1. Жизнь парадоксальна точно так, как парадоксален  Творец этого мира  2. Герои этого времени, которые, вроде бы, должны быть примером, оказываются худшими из людей  3. Парадоксален Запад в своих лучших образцах (Байрон…), но Россия настолько парадоксальнее Запада, что Запад всеми силами отталкивается от России  4. Русский это дикий варвар или наоборот?  5. Не варвар, говорит Достоевский, но Западу от этого не легче  6. Запад это частнособственнический эгоизм, который не имеет будущего  8. Способность жертвовать, которая есть в русском, будет нужна как основа будущему человеку  9. Способность жертвовать, способность страдать и способность терпеть – вот три кита, которые нужны будут, в отличие от прошлой способности выгадывать  10. Русские корни нужны будут блудному сыну, чтобы вернуться домой  11. Великий слепой нащупал эти корни в русском  12. И не в «лучших людях» находятся эти корни  13. Лучшие люди обычно не жертвуют, а наоборот  14. Лучшие народом жертвуют ради себя  15. А настоящий народ голосует «против всех» этих лучших, чем и подтверждает свою готовность к прозрению в настоящее будущее

 

1. «Человек предполагает, а Бог располагает», – говорят многие. Говорят правильно, но не верят в то, что говорят. В этом основанном на опыте жизни неверии в свои силы и вере в вышнее предопределение не было бы ничего парадоксального, если бы это говорилось не полушутливо, а поскольку несерьезность выдает истинное незрелое состояние сознания, то и получается как бы вера при полном неверии или, если короче, парадокс получается. Так выстроился наш ментальный мир, по образу и подобию, что везде, куда ни кинь мысленный взор, одни сплошные парадоксы. Разобраться  в них человек, как показывает практика, не в состоянии. Умнейший из умных, каким был Лев Толстой, всякий раз зависал, когда приближался к разгадке. Зависнуть, решая задачу жизни и смерти, это гораздо хуже, чем зависнуть операционной системе в компьютере. «Исповедь» Толстого, где он в конце повисает между небом и землей на помочах в положении, в котором нельзя шевельнуться, не рискуя ухнуть в пропасть, это зависание умственное. Поняв, что через человека не решить столь высоко поставленную задачу, Творец опустил задачу на уровень ниже. На уровень ниже, конечно, далеко не то, это как с 288 этажа опуститься на 144, но и 144 для нормально развитого человека тоже достаточно сложно. 144 этаж достался Достоевскому. Достоевский приводит слова человека, с которым он разговаривает на водах в Эмске и которого называет парадоксалистом:

 – Это вы правы, – сказал он мне. – Эту здешнюю толпу как-то любишь и даже не знаешь за что. Да и везде как-то любишь толпу, разумеется, фешенебельную, сливки. Можно не якшаться ни с кем из всего этого общества, но в целом – ведь ничего пока лучшего на свете нет.

– Ну, полноте…

– Я с вами не спорю, не спорю, – согласился он поскорей, – Когда настанет на земле лучшее общество – и человек согласится жить, так сказать, разумнее, то мы на это теперешнее общество и посмотреть не захотим и помянуть даже не захотим, разве только два слова во всемирной истории. Но теперь-то что вы, вместо него, можете представить лучшего? (стр.291, «Дневник» М., «Современник», 1989, стр.145).

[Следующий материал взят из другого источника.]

File: src/rtl/pcie_cpl_tx.sv
// Completion TLP transmitter: captures one completion request and streams it
// as 16-bit words on the VC0 transmit port once completion credits allow.
module pcie_cpl_tx (
    input  logic        sys_clk_125,
    input  logic        rst,
    input  logic        cpl_req,
    input  logic        cpl_has_data,
    input  logic [2:0]  cpl_status,
    input  logic [15:0] cpl_req_id,
    input  logic [7:0]  cpl_tag,
    input  logic [6:0]  cpl_lower_addr,
    input  logic [11:0] cpl_byte_cnt,
    input  logic [31:0] cpl_data,
    input  logic [7:0]  bus_num,
    input  logic [4:0]  dev_num,
    input  logic [2:0]  func_num,
    output logic        cpl_ack,
    output logic        cpl_busy,
    output logic        cpl_done,
    output logic [15:0] cpl_sent_cnt,
    output logic        tx_req_vc0,
    input  logic        tx_rdy_vc0,
    output logic [15:0] tx_data_vc0,
    output logic        tx_st_vc0,
    output logic        tx_end_vc0,
    output logic        tx_nlfy_vc0,
    input  logic [8:0]  tx_ca_cplh_vc0,
    input  logic [12:0] tx_ca_cpld_vc0,
    input  logic        tx_ca_cpl_recheck_vc0
);

    typedef enum logic [1:0] {IDLE, CRED, REQ, SEND} state_t;

    state_t      state, state_nxt;
    logic [2:0]  idx;
    logic        has_data;
    logic [2:0]  status;
    logic [15:0] req_id;
    logic [7:0]  tag;
    logic [6:0]  lower_addr;
    logic [11:0] byte_cnt;
    logic [31:0] data;
    logic [15:0] cpl_id;
    logic [15:0] sent_cnt;
    logic        ack_q;
    logic        done_q;

    logic [2:0]  last_idx;
    logic        capture;
    logic        credit_ok;
    logic        accept_last;

    assign last_idx    = has_data ? 3'd7 : 3'd5;
    assign capture     = (state == IDLE) && cpl_req;
    assign credit_ok   = !tx_ca_cpl_recheck_vc0 && (tx_ca_cplh_vc0 != '0) &&
                         (!has_data || (tx_ca_cpld_vc0 != '0));
    assign accept_last = (state == SEND) && tx_rdy_vc0 && (idx == last_idx);

    always_ff @(posedge sys_clk_125 or posedge rst) begin
        if (rst) begin
            state <= IDLE;
        end else begin
            state <= state_nxt;
        end
    end

    always_comb begin
        state_nxt = state;
        case (state)
            IDLE: if (cpl_req)     state_nxt = CRED;
            CRED: if (credit_ok)   state_nxt = REQ;
            REQ:  if (tx_rdy_vc0)  state_nxt = SEND;
            SEND: if (accept_last) state_nxt = IDLE;
            default:               state_nxt = IDLE;
        endcase
    end

    always_ff @(posedge sys_clk_125 or posedge rst) begin
        if (rst) begin
            idx        <= '0;
            has_data   <= 1'b0;
            status     <= '0;
            req_id     <= '0;
            tag        <= '0;
            lower_addr <= '0;
            byte_cnt   <= '0;
            data       <= '0;
            cpl_id     <= '0;
            sent_cnt   <= '0;
            ack_q      <= 1'b0;
            done_q     <= 1'b0;
        end else begin
            ack_q  <= capture;
            done_q <= accept_last;
            if (capture) begin
                has_data   <= cpl_has_data;
                status     <= cpl_status;
                req_id     <= cpl_req_id;
                tag        <= cpl_tag;
                lower_addr <= cpl_lower_addr;
                byte_cnt   <= cpl_byte_cnt;
                data       <= cpl_data;
                cpl_id     <= {bus_num, dev_num, func_num};
            end
            if (state == REQ) begin
                idx <= '0;
            end else if ((state == SEND) && tx_rdy_vc0 && (idx != last_idx)) begin
                idx <= idx + 3'd1;
            end
            if (accept_last) begin
                sent_cnt <= sent_cnt + 16'd1;
            end
        end
    end

    // Transmit outputs are decoded from state/index/captured fields only.
    always_comb begin
        tx_req_vc0  = (state == REQ);
        cpl_busy    = (state != IDLE);
        tx_st_vc0   = 1'b0;
        tx_end_vc0  = 1'b0;
        tx_data_vc0 = '0;
        if (state == SEND) begin
            tx_st_vc0  = (idx == 3'd0);
            tx_end_vc0 = (idx == last_idx);
            case (idx)
                3'd0:    tx_data_vc0 = has_data ? 16'h4A00 : 16'h0A00;
                3'd1:    tx_data_vc0 = {15'd0, has_data};
                3'd2:    tx_data_vc0 = cpl_id;
                3'd3:    tx_data_vc0 = {status, 1'b0, byte_cnt};
                3'd4:    tx_data_vc0 = req_id;
                3'd5:    tx_data_vc0 = {tag, 1'b0, lower_addr};
                3'd6:    tx_data_vc0 = data[31:16];
                default: tx_data_vc0 = data[15:0];
            endcase
        end
    end

    assign cpl_ack      = ack_q;
    assign cpl_done     = done_q;
    assign cpl_sent_cnt = sent_cnt;
    assign tx_nlfy_vc0  = 1'b0;

endmodule

File: config.mk
export PLATFORM = sky130hd
export DESIGN_NAME = pcie_cpl_tx
export DESIGN_NICKNAME = d
export VERILOG_FILES = /design/src/rtl/pcie_cpl_tx.sv
export SDC_FILE = /design/constraint.sdc
export NUM_CORES = 1
export LEC_CHECK = 0
export CAP_MARGIN = 20
export CORE_MARGIN = 4
export CORE_UTILIZATION = 47
export DETAILED_ROUTE_END_ITERATION = 16
export PLACE_DENSITY_LB_ADDON = 0.05
export REMOVE_ABC_BUFFERS = 1
export SLEW_MARGIN = 40
export SYNTH_ARGS = -nofsm -noshare
export SYNTH_HDL_FRONTEND = slang
export SYNTH_SLANG_ARGS = --single-unit
File: constraint.sdc
create_clock -name sys_clk_125 -period 5.7 [get_ports sys_clk_125]
set_input_delay 1.14 -clock sys_clk_125 [delete_from_list [all_inputs] [get_ports sys_clk_125]]
set_output_delay 1.14 -clock sys_clk_125 [all_outputs]
set_load 0.005 [all_outputs]
==> impl_metrics.json, run 1 <==
{
  "slew_violations": 0,
  "hold_path.startpoint": "cpl_sent_cnt[15]$_DFFE_PP0P_",
  "cts_sinks": 118,
  "boundaryPins": 161,
  "status": "finished, final reports clean",
  "start_kind": "register",
  "viasPerCell": 5.49,
  "syn2layout_area_growth_pct": 42.9,
  "yosysTopAreaCellShare_pct": 54.6,
  "die_y_um": 115,
  "crit_type": "register to output pin",
  "fin_util_pct": 70.1,
  "grt_setup_unrepaired": "false",
  "path_buf_inv": 3,
  "synth-edff-count": 0,
  "p_sw_share_pct": 29.9,
  "combPwrFrac_pct": 33.1,
  "startpoint": "idx[2]$_DFFE_PP0P_",
  "cts_buffers": 17,
  "cp_max_fo": 15,
  "internal_power_w": 0.00265,
  "ys_types": 40,
  "async_flop_share_pct": 100,
  "power_switching_w": 0.00113,
  "yosysWarnings": 0,
  "worstMarginPinSlew_ns": 0.750,
  "cts_setup_buffers": 0,
  "min_period_ns": 4.55,
  "preCtsSetupSlack_ns": 1.57,
  "total_power_w": 0.00378,
  "ys_seq_area_share_pct": 54.6,
  "initial_core_util_pct": 49.1,
  "rows": 38,
  "num-nets-final": 710,
  "drt_first_pass_iters": 5,
  "cp-end-kind": "output pin",
  "max_freq_ghz": 0.220,
  "crit_top_cell": "a21oi_1",
  "crit_slowest_cell": "dfrtp_1",
  "synth.top_cells.by_area": "dfrtp_1 (55%), mux2_2 (21%), a222oi_1 (2.6%), ha_1 (2.5%), xnor2_1 (2.4%)",
  "setup_viol": 0,
  "wl_um": 14200,
  "core_area_um2": 11000,
  "finalNonFillerCells": 730,
  "p_per_area_nw_per_um2": 489,
  "diodes": 0,
  "slew_headroom_pct": 50.0,
  "max_cap_violations": 0,
  "synthesis.area_um2": 5410,
  "holdBufCountCts": 0,
  "required_ns": 4.56,
  "hold_class": "register to register",
  "r2r-start": "state[0]$_DFFE_PP0P_",
  "grt_max_degree": 72,
  "place.gp.congestion": 0.782,
  "root_buffer": "clkbuf_16",
  "grtUsageTotal_pct": 22.4,
  "synthFlopType": "dfrtp_1",
  "portBuffers": 159,
  "fin_worst_skew_ns": 0.00502,
  "grt_pass1_vias": 4471,
  "antenna_found_initial": 0,
  "grt_pass1_wl_um": 22500,
  "dieArea_um2": 13300,
  "synth_area_per_cell_um2": 13.0,
  "critPathArrivalTime_ns": 3.41,
  "path_delay_family": "buffers and inverters",
  "tns_ns": 0,
  "drtIter0Drc": 252,
  "h-tree-depth": 4,
  "cts_tree": "built",
  "synth.top_cells.by_count": "dfrtp_1 (118), mux2_2 (101), a21oi_1 (24)",
  "ant_nets": 0,
  "placed_cells": 698,
  "synth_most_common_cell": "dfrtp_1",
  "ys_ff_latch": 118,
  "postLayoutSetupSlackWorst_ns": 1.15,
  "vdd_ir_drop_max_uv": 303,
  "p_leak_nw": 3.16,
  "overflow": 0,
  "yosys.area.top_type": "dfrtp_1",
  "syn-instance-count": 416,
  "drc": 0,
  "max-clock-path-buffers": 2,
  "dieWidth_um": 115,
  "hold_viol": 0,
  "via_count": 4011,
  "seqPwrFrac_pct": 37.9,
  "clkPwrFrac_pct": 29.0,
  "path_cells": "inv_1 -> ha_1 -> nor4_4 -> buf_4 -> a21oi_1 -> a21oi_1 -> clkdlybuf4s50_1",
  "dp_hpwl_um": 10100,
  "period_share_pct": 79.9,
  "clk_latency_ns": 0.41,
  "clkTransAtPathRegs_ns": 0.05,
  "wl_per_cell_um": 19.4,
  "cts_resized": 0,
  "cp_slowest_stage_delay_ns": 0.68,
  "drive_gt1_share_pct": 24.6
}
==> cell type report <==
class	instances	area, um^2
clock buffers	23	488
well taps	140	175
inverters	12	50.0
flip-flops and latches	118	2950
repair buffers	166	1640
clock inverters	9	123
multi-input cells	262	2300
fillers	862	3300
==> routing by layer <==
metal / vias up / wire length (um) / track usage [%]
met2: 160 / 6960 / 36.3
met1: 1979 / 5820 / 27.4
li1: 1852 / - / -
met3: 20 / 1080 / 7.63
met5: - / 0 / 0
met4: 0 / 303 / 9.39
==> cells in the final DEF, fill, tap and decap left out, types with 5 or more instances in the layout <==
cell type,n
clkdlybuf4s50_1,159
nand4_1,9
nor2_1,17
mux2_2,101
dfrtp_1,118
clkinv_2,5
buf_4,7
nand2_1,10
a222oi_1,14
clkbuf_16,17
inv_1,10
and2_1,5
a21oi_1,24
xnor2_1,15
a22oi_1,13
ha_1,11
==> registers in the layout, summed over array words and instances, names as in the netlist <==
name and count:
cpl_id 16, idx 3, cpl_ack 1, status 3
cpl_sent_cnt 16, byte_cnt 12, lower_addr 7, state 2
tag 8, req_id 16, has_data 1, cpl_done 1
data 32
==> metrics by stage <==
stage	area [um^2]	hold WS, ns
6_report	7730	0.478
5_1_grt	7730	0.501
4_1_cts	7730	0.486
3_5_place_dp	7120	0.475
3_3_place_gp	7100	0.466
2_1_floorplan	5300	0.468
==> worst paths after layout <==
check / endpoint / slack (ns) / depth (start not counted)
hold / removal: cpl_sent_cnt[15]$_DFFE_PP0P_ / 0.48 / 1
setup / recovery: tx_data_vc0[10] / 1.15 / 7
hold reg to reg: cpl_sent_cnt[15]$_DFFE_PP0P_ / 0.48 / 1
max in group asynchronous: data[24]$_DFFE_PP0P_ / 3.40 / 3
setup reg to reg: req_id[15]$_DFFE_PP0P_ / 3.26 / 5
min in group asynchronous: status[0]$_DFFE_PP0P_ / 1.23 / 2
==> kinds of logic (layout without fill, tap and decap cells) <==
kind of cell	Yosys count	count (layout)	share of synthesized area (%)
adder cells (fa/ha/maj)	11	11	2.54
AND/OR/NAND/NOR	66	66	7.14
AO/OA/AOI/OAI	64	64	8.41
multiplexers	103	103	21.4
other	1	1	0.0693
buffers and inverters	36	210	3.00
XOR/XNOR	17	17	2.89
flip-flops	118	118	54.6
==> power groups by stage <==
stage | logic, W | registers (W) | clock network (W)
6_report | 0.00125 | 0.00143 | 0.00110
5_1_grt | 0.00137 | 0.00148 | 0.00115
4_1_cts | 0.00127 | 0.00143 | 0.00111
3_5_place_dp | 0.00126 | 0.00145 | 0
3_3_place_gp | 0.00121 | 0.00142 | 0
2_1_floorplan | 0.000866 | 0.00137 | 0
Note: power is estimated with default switching activity, not from simulation.
==> inputs of run 2 (changes only) <==
Settings changed: CORE_UTILIZATION 47 to 43.
Clock period 5.7 ns to 4.19 ns, I/O delays scaled along.
==> impl_metrics.json, run 2 (synthesized netlist as in run 1, its figures left out) <==
{
  "status": "finished, final reports clean",
  "postLayoutSetupSlackWorst_ns": 0.328,
  "root_buffer": "clkbuf_16",
  "antenna_found_initial": 0,
  "cts_setup_buffers": 0,
  "start_kind": "register",
  "max_freq_ghz": 0.259,
  "largest_register_ffs": 32,
  "dieArea_um2": 14400,
  "cp-end-kind": "output pin",
  "num-nets-final": 713,
  "crit_type": "register to output pin",
  "overflow": 0,
  "dp_hpwl_um": 9790,
  "cts_resized": 0,
  "clk_latency_ns": 0.41,
  "initial_core_util_pct": 44.5,
  "wl_met2_um": 6870,
  "diodes": 0,
  "grt_pass1_vias": 4225,
  "boundaryPins": 161,
  "clkTransAtPathRegs_ns": 0.05,
  "h-tree-depth": 4,
  "startpoint": "idx[1]$_DFFE_PP0P_",
  "preCtsSetupSlack_ns": 0.730,
  "worstMarginPinSlew_ns": 0.701,
  "viasPerCell": 5.20,
  "cts_tree": "built",
  "via_count": 3955,
  "die_y_um": 120,
  "final_common_cell": "clkdlybuf4s50_1",
  "cts_buffers": 17,
  "max_cap_violations": 0,
  "p_sw_share_pct": 29.4,
  "grt_max_degree": 60,
  "vdd_ir_drop_max_uv": 428,
  "syn2layout_area_growth_pct": 44.2,
  "r2r-start": "state[0]$_DFFE_PP0P_",
  "power_switching_w": 0.00151,
  "final.fill_count": 966,
  "wl_um": 14000,
  "reg2reg_to": "cpl_id[15]$_DFFE_PP0P_",
  "max-clock-path-buffers": 2,
  "slew_violations": 0,
  "ant_nets": 0,
  "dr_wl_met3_um": 1030,
  "p_leak_nw": 3.18,
  "grt_setup_unrepaired": "false",
  "drtIter0Drc": 225,
  "critPathArrivalTime_ns": 3.02,
  "hold_viol": 0,
  "holdBufCountCts": 0,
  "grt_pass1_wl_um": 22000,
  "hold_class": "register to register",
  "wl_per_cell_um": 18.4,
  "ff2ff_path_depth": 5,
  "fin_worst_skew_ns": 0.0106,
  "slew_headroom_pct": 53.2,
  "cp_max_fo": 11,
  "combPwrFrac_pct": 33.7,
  "grtUsageTotal_pct": 19.9,
  "wl_met1_um": 6030,
  "total_power_w": 0.00513,
  "place.gp.congestion": 0.800,
  "tns_ns": 0,
  "clkPwrFrac_pct": 28.8,
  "endpoint": "tx_data_vc0[7]",
  "period_share_pct": 92.2,
  "seqPwrFrac_pct": 37.5,
  "p_per_area_nw_per_um2": 658,
  "mostFrequentLayoutCells": "clkdlybuf4s50_1 (159), dfrtp_1 (118), mux2_2 (101)",
  "drc": 0,
  "min_period_ns": 3.86,
  "cts_sinks": 118,
  "regMostFlops": "data",
  "internal_power_w": 0.00362,
  "r2r_slack_ns": 1.97,
  "routed.top_layer": "met4",
  "drt_first_pass_iters": 5,
  "setup_viol": 0,
  "drive_gt1_share_pct": 25.0,
  "rows": 40,
  "portBuffers": 159,
  "core_area_um2": 12200,
  "required_ns": 3.35,
  "dieWidth_um": 120
}
[run 2: changes by cell type in the layout (fill, tap and decap cells not counted), sizes merged]
cell | previous run | this run
buf | 7 | 10
[run 2: layout make-up]
cell class / instances / area, um^2 / share of cell area (%)
Clock buffer: 23 / 488 / 6.25
Multi-Input combinational cell: 262 / 2300 / 29.5
Inverter: 12 / 50.0 / 0.641
Sequential cell: 118 / 2950 / 37.8
Tap cell: 168 / 210 / 2.69
Timing Repair Buffer: 169 / 1680 / 21.5
Clock inverter: 9 / 123 / 1.57
[run 2: worst min path at each step]
stage	startpoint	end	slack [ns]	depth (start not counted)
after detailed placement	cpl_sent_cnt[15]$_DFFE_PP0P_	cpl_sent_cnt[15]$_DFFE_PP0P_	0.47	1
after global placement	cpl_sent_cnt[15]$_DFFE_PP0P_	cpl_sent_cnt[15]$_DFFE_PP0P_	0.46	1
after floorplan	cpl_sent_cnt[15]$_DFFE_PP0P_	cpl_sent_cnt[15]$_DFFE_PP0P_	0.47	1
after CTS	cpl_sent_cnt[15]$_DFFE_PP0P_	cpl_sent_cnt[15]$_DFFE_PP0P_	0.48	1
final	cpl_sent_cnt[15]$_DFFE_PP0P_	cpl_sent_cnt[15]$_DFFE_PP0P_	0.47	1
after global routing	cpl_sent_cnt[15]$_DFFE_PP0P_	cpl_sent_cnt[15]$_DFFE_PP0P_	0.49	1
[run 2: critical path: stages, from the launching register on]
cell,delay [ns]
dfrtp_1,0.45
inv_1,0.11
ha_1,0.39
nor4_4,0.59
buf_4,0.26
a222oi_1,0.08
a21oi_1,0.18
clkdlybuf4s50_1,0.55
[run 2: power groups by stage]
stage | sequential [W] | combinational [W] | clock, W
after floorplan | 0.00186 | 0.00118 | 0
after global placement | 0.00192 | 0.00170 | 0
after detailed placement | 0.00194 | 0.00174 | 0
after CTS | 0.00193 | 0.00175 | 0.00151
after global routing | 0.00199 | 0.00188 | 0.00156
final | 0.00192 | 0.00173 | 0.00148
[run 2: metrics by stage]
stage,std cells,util [%],hold WS [ns],area (um^2)
2_1_floorplan,392,-,0.468,5300
3_5_place_dp,729,59.1,0.469,7190
4_1_cts,761,64.1,0.478,7800
5_1_grt,761,64.2,0.489,7800
6_report,761,64.2,0.469,7800
3_3_place_gp,729,59.1,0.464,7190
[run 2: metal layers]
layer	up-vias	track usage [%]
met5	-	0
met4	0	7.37
met3	7	6.45
met2	129	31.9
met1	1958	25.3
li1	1861	-
==> RTL change, RTL diff (config.mk and constraints of run 2) <==
Register the output `cpl_sent_cnt` once more, with the module's reset; this adds one clock of latency there. The other outputs are not delayed to match.
--- a/src/rtl/pcie_cpl_tx.sv
+++ b/src/rtl/pcie_cpl_tx.sv
@@ -138,7 +138,13 @@
 
     assign cpl_ack      = ack_q;
     assign cpl_done     = done_q;
-    assign cpl_sent_cnt = sent_cnt;
+    always_ff @(posedge sys_clk_125 or posedge rst) begin
+        if (rst) begin
+            cpl_sent_cnt <= '0;
+        end else begin
+            cpl_sent_cnt <= sent_cnt;
+        end
+    end
     assign tx_nlfy_vc0  = 1'b0;
 
 endmodule
Behaviour: not the same (a bounded check fails within 10 cycles, from zero or initial values and one cycle with rst high).
==> RTL change against run 2 <==
  * Non-clock buffer count decreased by 1
  * Cell count up 2.0%
  * Setup slack worse by 0.034 ns
  * Sequential share of layout area is 2.9 points higher
  * Synthesized area grew 9.0%
  * Combinational power rose by 5%
  * Wire length up 2.7%
  * Cell area is 5.4% higher
  * Power up 3.1%
  * Sequential cell count grew 16
  * Synthesized cell count is 1.9% higher
  * Hold slack worse by 0.057 ns
  * Sequential power rose by 8%
==> RTL change: results (changes against run 2) <==
outcome: "complete, no violations"  # unchanged
reg2reg_depth: 5  # unchanged
grt_pass1_vias: 4378  # was 4225
drt-initial-drc-count: 263  # was 225
holdPathEnd: "cpl_sent_cnt[8]"  # was cpl_sent_cnt[15]
grt_max_degree: 92  # was 60
grt_pass1_wl_mm: 23.3  # was 22.0 mm
grtUsageTotal_pct: 18.9  # was 19.9%
drive_above_1_share_pct: 27.2  # was 25.0%
cpLargestDelayFamily: "adder cells"  # was buffers and inverters
clk_path_buf_depth: 2  # unchanged
timing.rr.end: "cpl_id[1]"  # was cpl_id[15]
min-delay-start: "sent_cnt[8]"  # was cpl_sent_cnt[15]
ys_top_cells_by_area: "dfrtp_1, mux2_2, a222oi_1"  # unchanged
r2r_slack_ns: 1.95  # was 1.97 ns
p_sw_uw: 1580  # was 1510 uW
dp_slack_ns: 0.738  # was 0.730 ns
slowest_delay_ns: 0.69  # was 0.59 ns
leakagePower_uw: 0.00340  # was 0.00318 uW
dr_total_vias: 4085  # was 3955
worst_slack_ns: 0.294  # was 0.328 ns
seq_area_frac_synth_pct: 56.8  # was 54.6%
crit_slowest_cell: "ha_1"  # was nor4_4
ys_top_cells_by_count: "dfrtp_1, mux2_2, buf_2"  # was dfrtp_1, mux2_2, a21oi_1
layout.nets: 720  # was 713
synth_cell_types: 44  # was 40
peakVddDrop_mv: 0.348  # was 0.428 mV
holdPathStages: 0  # was 1
fillers: 1065  # was 966
ctsResizeCount: 0  # unchanged
place.gp.congestion: 0.781  # was 0.800
worstMarginPinSlew_ns: 0.824  # was 0.701 ns
dpl.hpwl_mm: 10.1  # was 9.79 mm
drt-total-wl_mm: 14.4  # was 14.0 mm
finClkSkew_ns: 0.00928  # was 0.0106 ns
critical_path_peak_fanout: 16  # was 11
worstPathArrival_ns: 3.06  # was 3.02 ns
antenna_cells: 0  # unchanged
## RTL change: per-layer routing
layer  global-route usage (%)  vias to the layer above  share of wire [%]
li1                         -                     1888                  -
met1                     25.8                     2066                 46
met2                     29.8                      116                 48
met3                     5.16                       15                5.2
met4                     5.74                        0                1.2
met5                        0                        -                  0
## RTL change: worst max-delay path by stage
stage,start,end,depth (start not counted)
finish,idx[1],tx_data_vc0[0],8
global route,idx[1],tx_data_vc0[0],8
CTS,idx[1],tx_data_vc0[0],8
detailed placement,idx[1],tx_data_vc0[0],8
global placement,idx[1],tx_data_vc0[0],8
floorplan,rst,byte_cnt[0],1
## RTL change: logic make-up after synthesis
kind of cell	Yosys count	share of synthesized area, %
AO/OA/AOI/OAI	54	7.42
XOR/XNOR	17	2.52
adder cells (fa/ha/maj)	11	2.33
buffers and inverters	36	2.95
flip-flops	134	56.8
multiplexers	116	22.1
other	1	0.0636
AND/OR/NAND/NOR	55	5.79
## RTL change: final cells by class
type / count / area, um2 / area share (%)
sequential: 134 / 3350 / 40.8
multi-input combinational: 254 / 2380 / 28.9
timing repair buffer: 168 / 1660 / 20.2
clock buffer: 19 / 453 / 5.51
tap: 176 / 220 / 2.68
clock inverter: 13 / 106 / 1.29
inverter: 12 / 52.6 / 0.639
## RTL change: power by group through the flow
| stage | Combinational, uW | Sequential, uW | Clock (uW) |
|---|---|---|---|
| global route | 1990 | 2140 | 1480 |
| CTS | 1850 | 2080 | 1430 |
| detailed placement | 1840 | 2100 | 0 |
| global placement | 1800 | 2070 | 0 |
| floorplan | 1230 | 2040 | 0 |
| finish | 1820 | 2080 | 1400 |
## RTL change: through the flow
step	power [uW]	std cells	area, um2	hold slack (ns)
after floorplan	3260	400	5770	0.373
after global placement	3870	744	7660	0.388
after detailed placement	3940	744	7660	0.395
after CTS	5350	776	8220	0.407
after global routing	5610	776	8220	0.411
final	5290	776	8220	0.411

Парадоксалист выражает мысль духа, то есть того же самого Сатаны, который стоит больше за Достоевским. Поэтому Достоевскому это интересно и он записывает в свой дневник то, что кажется парадоксальным, но в чем чувствуется намек на что-то, близкое к истине. Абстрактно чувствуется или умом подозревается то, что логически в целом выражено быть не может, а если выражается, то выглядит парадоксальным. Парадоксально видеть в высшем обществе, образованном, умном, сытом, красивом со всех сторон, нечто порочное, хотя это правда, и стремиться в то же время стать членом высшего общества. «Это же лучшее», – говорит парадоксалист. «Ну, полноте», – возражает Достоевский.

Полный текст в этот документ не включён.